While some theorists argue we won't have to be [[prompt engineering]] much longer - it's a great opportunity to practice clarifying your request. That said, the best way to get results is often with verbose and specific prompts that can be hard to write, so it's helpful to have a dedicated space for it. In the process, why not try out a little [[Socratic Prototyping|socratic prototyping]] and have a back and forth to get the output just right?
## Starting Prompt(s)
---
**Initial Research Prompt:**
`Conduct research to write a “project instructions” block for a GPT‑5.2 project focused on prompt engineering. The project is intended to house chats where users will come with a broad / vague request or prompt and each chat can be used to produce the most effective, accurate, and reliable prompt yielding the most intelligent and sophisticated responses to help the users in their requests. Start by designing a research plan, then audit this plan before carrying it out.`
**Follow‑up Prompt:**
`Think this through step by step: Take the result of this research and use it to create optimal instructions for a GPT 5.2 project that will help end users craft and refine prompts.`
---
## Guide
**1. Understand and clarify the request.** Read the user’s broad or vague request and identify missing critical details. Ask targeted clarifying questions only when needed (e.g. “How many paragraphs should the summary be?”) and avoid repeating questions once the necessary context is obtained .[^1]
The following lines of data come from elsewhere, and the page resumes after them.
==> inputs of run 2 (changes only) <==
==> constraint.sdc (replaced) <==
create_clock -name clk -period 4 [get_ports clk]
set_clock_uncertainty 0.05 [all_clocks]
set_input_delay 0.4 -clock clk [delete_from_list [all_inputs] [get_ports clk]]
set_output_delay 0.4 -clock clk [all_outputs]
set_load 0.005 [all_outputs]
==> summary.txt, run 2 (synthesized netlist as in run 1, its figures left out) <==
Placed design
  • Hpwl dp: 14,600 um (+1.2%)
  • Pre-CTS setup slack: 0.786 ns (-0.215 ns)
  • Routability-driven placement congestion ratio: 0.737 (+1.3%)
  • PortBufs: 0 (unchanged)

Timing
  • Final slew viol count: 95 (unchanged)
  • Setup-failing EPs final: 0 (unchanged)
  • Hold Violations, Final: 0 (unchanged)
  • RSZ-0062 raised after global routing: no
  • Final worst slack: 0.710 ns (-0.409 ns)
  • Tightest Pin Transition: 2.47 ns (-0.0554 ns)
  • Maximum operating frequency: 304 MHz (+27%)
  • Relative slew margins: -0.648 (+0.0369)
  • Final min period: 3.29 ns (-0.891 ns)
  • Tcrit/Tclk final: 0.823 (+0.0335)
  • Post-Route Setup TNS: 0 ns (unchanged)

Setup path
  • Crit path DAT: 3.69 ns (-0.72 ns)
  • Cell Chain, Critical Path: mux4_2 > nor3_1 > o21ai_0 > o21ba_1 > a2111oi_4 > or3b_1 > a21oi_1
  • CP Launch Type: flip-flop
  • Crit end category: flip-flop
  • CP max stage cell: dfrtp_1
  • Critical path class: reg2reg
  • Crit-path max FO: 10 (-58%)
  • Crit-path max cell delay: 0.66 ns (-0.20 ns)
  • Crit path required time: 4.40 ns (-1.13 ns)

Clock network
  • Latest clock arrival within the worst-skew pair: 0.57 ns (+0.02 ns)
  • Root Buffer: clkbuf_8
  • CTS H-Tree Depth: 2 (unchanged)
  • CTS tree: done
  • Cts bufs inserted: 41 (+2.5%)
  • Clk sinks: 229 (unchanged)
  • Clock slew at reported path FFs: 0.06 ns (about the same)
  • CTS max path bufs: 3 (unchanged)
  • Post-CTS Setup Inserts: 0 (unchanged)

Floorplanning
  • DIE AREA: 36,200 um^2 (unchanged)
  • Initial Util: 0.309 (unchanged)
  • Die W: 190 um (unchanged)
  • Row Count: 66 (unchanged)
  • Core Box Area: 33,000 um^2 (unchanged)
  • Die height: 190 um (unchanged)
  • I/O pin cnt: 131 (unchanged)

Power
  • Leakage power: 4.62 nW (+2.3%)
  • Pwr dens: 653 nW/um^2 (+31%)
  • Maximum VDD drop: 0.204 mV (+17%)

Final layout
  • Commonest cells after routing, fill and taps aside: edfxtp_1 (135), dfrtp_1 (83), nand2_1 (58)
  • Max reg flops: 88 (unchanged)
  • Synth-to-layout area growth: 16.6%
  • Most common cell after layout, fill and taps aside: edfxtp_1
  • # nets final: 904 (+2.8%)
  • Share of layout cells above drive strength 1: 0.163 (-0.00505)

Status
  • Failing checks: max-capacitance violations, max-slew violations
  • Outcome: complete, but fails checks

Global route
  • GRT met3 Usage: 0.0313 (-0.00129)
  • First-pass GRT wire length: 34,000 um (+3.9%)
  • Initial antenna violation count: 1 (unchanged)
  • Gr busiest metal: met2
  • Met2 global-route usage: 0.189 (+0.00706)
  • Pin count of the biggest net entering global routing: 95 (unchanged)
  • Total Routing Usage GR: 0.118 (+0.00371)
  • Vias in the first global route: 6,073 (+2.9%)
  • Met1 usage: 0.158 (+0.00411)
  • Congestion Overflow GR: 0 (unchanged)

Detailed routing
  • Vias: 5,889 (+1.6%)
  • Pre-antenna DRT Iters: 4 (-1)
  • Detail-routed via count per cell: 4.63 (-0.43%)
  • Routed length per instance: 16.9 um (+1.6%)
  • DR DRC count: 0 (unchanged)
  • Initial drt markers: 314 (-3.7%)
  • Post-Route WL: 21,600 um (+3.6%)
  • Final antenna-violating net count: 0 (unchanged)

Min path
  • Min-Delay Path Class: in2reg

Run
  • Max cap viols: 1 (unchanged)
==> src/rtl/core/psfpd_pkg.sv <==
// Shared types and constants of the pendulum PD controller.
`default_nettype none
package psfpd_pkg;
	localparam int unsigned CordicSteps = 23;
	localparam int unsigned StepW = 5;

	typedef enum logic [2:0] {
		CFG_GAIN_WHEEL_ANGLE = 3'd0,
		CFG_GAIN_WHEEL_RATE  = 3'd1,
		CFG_GAIN_TILT        = 3'd2,
		CFG_GAIN_TILT_RATE   = 3'd3,
		CFG_INV_TIME_STEP    = 3'd4
	} cfg_idx_t;

	// One classified request as it travels from the front to the back.
	typedef struct packed {
		logic signed [31:0] wheel_angle;
		logic signed [15:0] accel_x;
		logic [31:0]        perp_sq;   // ay^2 + az^2
		logic               zero_vec;
	} req_t;

	typedef enum logic [3:0] {
		ST_IDLE, ST_SQRT, ST_CORDIC, ST_DIFF, ST_RATE_Q, ST_RATE_T,
		ST_MUL0, ST_MUL1, ST_MUL2, ST_MUL3, ST_DONE
	} back_state_t;

	function automatic logic signed [22:0] atan_deg(input logic [StepW-1:0] i);
		logic signed [22:0] r;
		begin
			case (i)
				5'd0: r = 23'sd2949120;  5'd1: r = 23'sd1740967;
				5'd2: r = 23'sd919879;   5'd3: r = 23'sd466945;
				5'd4: r = 23'sd234379;   5'd5: r = 23'sd117304;
				5'd6: r = 23'sd58666;    5'd7: r = 23'sd29335;
				5'd8: r = 23'sd14668;    5'd9: r = 23'sd7334;
				5'd10: r = 23'sd3667;    5'd11: r = 23'sd1833;
				5'd12: r = 23'sd917;     5'd13: r = 23'sd458;
				5'd14: r = 23'sd229;     5'd15: r = 23'sd115;
				5'd16: r = 23'sd57;      5'd17: r = 23'sd29;
				5'd18: r = 23'sd14;      5'd19: r = 23'sd7;
				5'd20: r = 23'sd4;       5'd21: r = 23'sd2;
				5'd22: r = 23'sd1;
				default: r = 23'sd0;
			endcase
			return r;
		end
	endfunction
endpackage
`default_nettype wire

==> src/rtl/core/psfpd_queue.sv <==
// Two-entry request queue between the front and the back.
`default_nettype none
module psfpd_queue (
	input  wire logic       clk,
	input  wire logic       arst_n,
	input  wire logic       push,
	input  psfpd_pkg::req_t wdata,
	output logic            full,
	input  wire logic       pop,
	output psfpd_pkg::req_t rdata,
	output logic            not_empty
);
	psfpd_pkg::req_t mem_q [2];
	logic            wp_q, rp_q;
	logic [1:0]      cnt_q;

	assign full = cnt_q == 2'd2;
	assign not_empty = cnt_q != 2'd0;
	assign rdata = mem_q[rp_q];

	always_ff @(posedge clk or negedge arst_n) begin
		if (!arst_n) begin
			wp_q <= 1'b0;
			rp_q <= 1'b0;
			cnt_q <= 2'd0;
		end else begin
			if (push) wp_q <= ~wp_q;
			if (pop) rp_q <= ~rp_q;
			cnt_q <= cnt_q + {1'b0, push} - {1'b0, pop};
		end
	end

	always_ff @(posedge clk) begin
		if (push) mem_q[wp_q] <= wdata;
	end
endmodule
`default_nettype wire

==> config.mk <==
export PLATFORM = sky130hd
export DESIGN_NAME = psfpd_queue
export DESIGN_NICKNAME = d
export VERILOG_FILES = /design/src/rtl/core/psfpd_pkg.sv /design/src/rtl/core/psfpd_queue.sv
export SDC_FILE = /design/constraint.sdc
export NUM_CORES = 1
export LEC_CHECK = 0
export BUFFER_PORTS_ARGS = -buffer_cell sky130_fd_sc_hd__buf_4
export CORE_MARGIN = 2
export CORE_UTILIZATION = 56
export DETAILED_ROUTE_END_ITERATION = 6
export GPL_ROUTABILITY_DRIVEN = 0
export PLACE_DENSITY = 0.88
export SLEW_MARGIN = 10
export SYNTH_ARGS = -nofsm -noshare
export SYNTH_HDL_FRONTEND = slang
export SYNTH_SLANG_ARGS = --single-unit
export TNS_END_PERCENT = 5
==> constraint.sdc <==
create_clock -name clk -period 8 [get_ports clk]
set_input_delay 1.6 -clock clk [delete_from_list [all_inputs] [get_ports clk]]
set_output_delay 1.6 -clock clk [all_outputs]
set_load 0.02 [all_outputs]
==> impl_metrics.tcl <==
set metrics [dict create \
    fin_skew_ps 5.30 \
    hpwl_um 7010 \
    clkTransAtPathRegs_ps 60 \
    htreeDepth 4 \
    power_density_mw_per_mm2 372 \
    clkPwrFrac_pct 24.0 \
    ir_drop_uv 217 \
    tightest_slew_ps 1120 \
    track_usage_pct 18.1 \
    cts_tree "built" \
    postPlaceCellArea_mm2 0.00773 \
    final-seq-area_mm2 0.00497 \
    finalCriticalPeriod_ps 4250 \
    insertion_delay_ps 410 \
    grt_pass1_wl_um 16600 \
    setup_viol 0 \
    grt_pass1_vias 3260 \
    status "complete, no violations" \
    pin_count 168 \
    wl_per_cell_um 18.3 \
    slew_violations 0 \
    crit_required_ps 6400 \
    cp-start-kind "flop" \
    core_area_mm2 0.0113 \
    p_leak_nw 3.36 \
    antenna_found_initial 0 \
    area_growth_pct 28.2 \
    routed_via_density 5.14 \
    synth_area_mm2 0.00644 \
    final_cell_mix "buf_4, edfxtp_1, mux2_4" \
    ys_ff_latch 166 \
    nets 533 \
    postCtsSetupBuffers 0 \
    port-buffer-count 167 \
    timing.hold.ws_ps 552 \
    clock_sinks 166 \
    drt-pass1-iter-count 4 \
    fillers 672 \
    grt_remaining_overflow 0 \
    ys_warn_count 0 \
    synth_cell_type_count 13 \
    critical_path_peak_fanout 42 \
    cts_buffers 17 \
    swShare_pct 29.5 \
    yosys.area.top_type "edfxtp_1" \
    final_common_cell "buf_4" \
    diodes 0 \
    clk_path_buf_depth 2 \
    multiInputGateArea_mm2 0.00131 \
    power.switching_w 0.000909 \
    tns_ps 0 \
    initial_core_util_pct 56.9 \
    fin_area_mm2 0.00826 \
    ant_nets 0 \
    initialDrtViolationCount 132 \
    criticalPathCategory "reg -> out" \
    avgSynthCellArea_um2 24.1 \
    grt_max_degree 82 \
    slew_headroom_pct 25.3 \
    die_h_um 111 \
    die_area_mm2 0.0124 \
    route.detailed.drc 0 \
    syn-instance-count 267 \
    drive_gt1_share_pct 60.2 \
    ctsRootBufferMaster "clkbuf_16" \
    seq_area_frac_synth_pct 77.0 \
    seqPwrFrac_pct 41.0 \
    num_vias 3082 \
    pwr-share-comb_pct 35.0 \
    cts_resized 0 \
    min_path_type "reg -> reg" \
    grt_setup_unrepaired "no" \
    fmax_mhz 235 \
    end_kind "output port" \
    cts_hold_buffers 0 \
    wl_um 11000 \
    intPower_w 0.00217 \
    die_x_um 111 \
    hold_viol 0 \
    finalCritPeriodShare_pct 53.1 \
    syn_nets 354 \
    cp.arrival_ps 2650 \
    maxCapViolCount 0 \
    synth_top_area_share_pct 75.5 \
    synth_top_cells_by_area "edfxtp_1, mux2_4, buf_12" \
    floorplan.rows 39 \
]
==> cell type report <==
class | count | area share, %
inverters | 2 | 0.0909
well taps | 143 | 2.17
clock inverters | 7 | 0.984
multi-input cells | 90 | 15.9
repair buffers | 169 | 15.4
clock buffers | 23 | 5.42
flip-flops and latches | 166 | 60.1
==> power groups by stage <==
stage | registers (W) | clock network (W) | logic, W
CTS | 0.00127 | 0.000750 | 0.00109
global route | 0.00128 | 0.000784 | 0.00113
floorplan | 0.00122 | 0 | 0.000841
detailed placement | 0.00128 | 0 | 0.00109
global placement | 0.00127 | 0 | 0.00107
finish | 0.00126 | 0.000738 | 0.00108
==> per-stage QoR <==
step	power [W]	std cells	worst slack, ps	util, %
final	0.00308	600	3750	73.0
after global placement	0.00234	570	4180	68.3
after global routing	0.00320	600	3620	73.0
after CTS	0.00311	600	3700	73.0
after detailed placement	0.00237	570	4150	68.3
after floorplan	0.00206	267	2330	-
==> critical path: stages (launching register included) <==
cell and delay [ps]:
dfrtp_4 900, buf_4 750, mux2_4 370, buf_4 160
==> final timing paths <==
kind,slack [ps],start,depth (start not counted),to
min in group asynchronous,980,arst_n,1,wp_q
max in group asynchronous,6910,arst_n,1,rp_q
hold reg to reg,550,wp_q,1,wp_q
setup reg to reg,5690,wp_q,2,mem_q[0][48]
hold / removal,550,wp_q,1,wp_q
setup / recovery,3750,rp_q,3,rdata[78]
==> cell families after synthesis <==
| family | after synthesis | share of synthesized area [%] |
|---|---|---|
| flops | 166 | 77.0 |
| mux | 81 | 18.8 |
| buf+inv | 11 | 2.78 |
| simple gates | 4 | 0.388 |
| xor+xnor | 3 | 0.641 |
| fa+ha+maj | 2 | 0.388 |
==> cell usage after synthesis <==
library cell	number
and2_1	1
buf_12	8
buf_6	1
dfrtp_1	4
edfxtp_1	162
ha_1	2
inv_1	2
mux2_2	2
mux2_4	79
nor2b_1	2
or2_2	1
xor2_1	2
xor3_1	1
==> metal layers <==
metal  part of all wire [%]  global-route usage, %  vias to the layer above
met5                      0                      0                        -
li1                       -                      -                     1410
met4                    1.7                   7.74                        0
met2                     51                   29.1                      138
met3                    8.4                   7.82                       21
met1                     38                   21.3                     1513
==> flip-flops by register name, summed over array words and instances, names as in the netlist <==
register,count
mem_q,162
wp_q,1
rp_q,1
cnt_q,2
(Power assumes the default switching activity.)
**2. Gather context and up‑to‑date information.** Conduct targeted research using credible sources and provide absolute dates (e.g. “January 8 2026”) when clarifying time‑sensitive information. Do not rely solely on pre‑2024 data; search for the latest information .[^2]
**3. Plan the prompt strategy.**
- **Zero‑shot prompting:** use direct instructions with no examples for simple, well‑defined tasks .[^3]
- **One‑shot/Few‑shot prompting:** supply one or several examples before the actual request when tone or formatting matters .[^4]
- **Chain‑of‑thought prompting:** encourage the model to reason through intermediate steps for multi‑step reasoning or analytical tasks .[^5]
- **Role/persona prompting:** assign the model an identity to influence tone or expertise (e.g. “You are a senior Python developer reviewing this code”) .[^6]
- **Prompt chaining:** break complex workflows into sequential prompts where each step feeds into the next (e.g. summarize → critique → revise) .[^7]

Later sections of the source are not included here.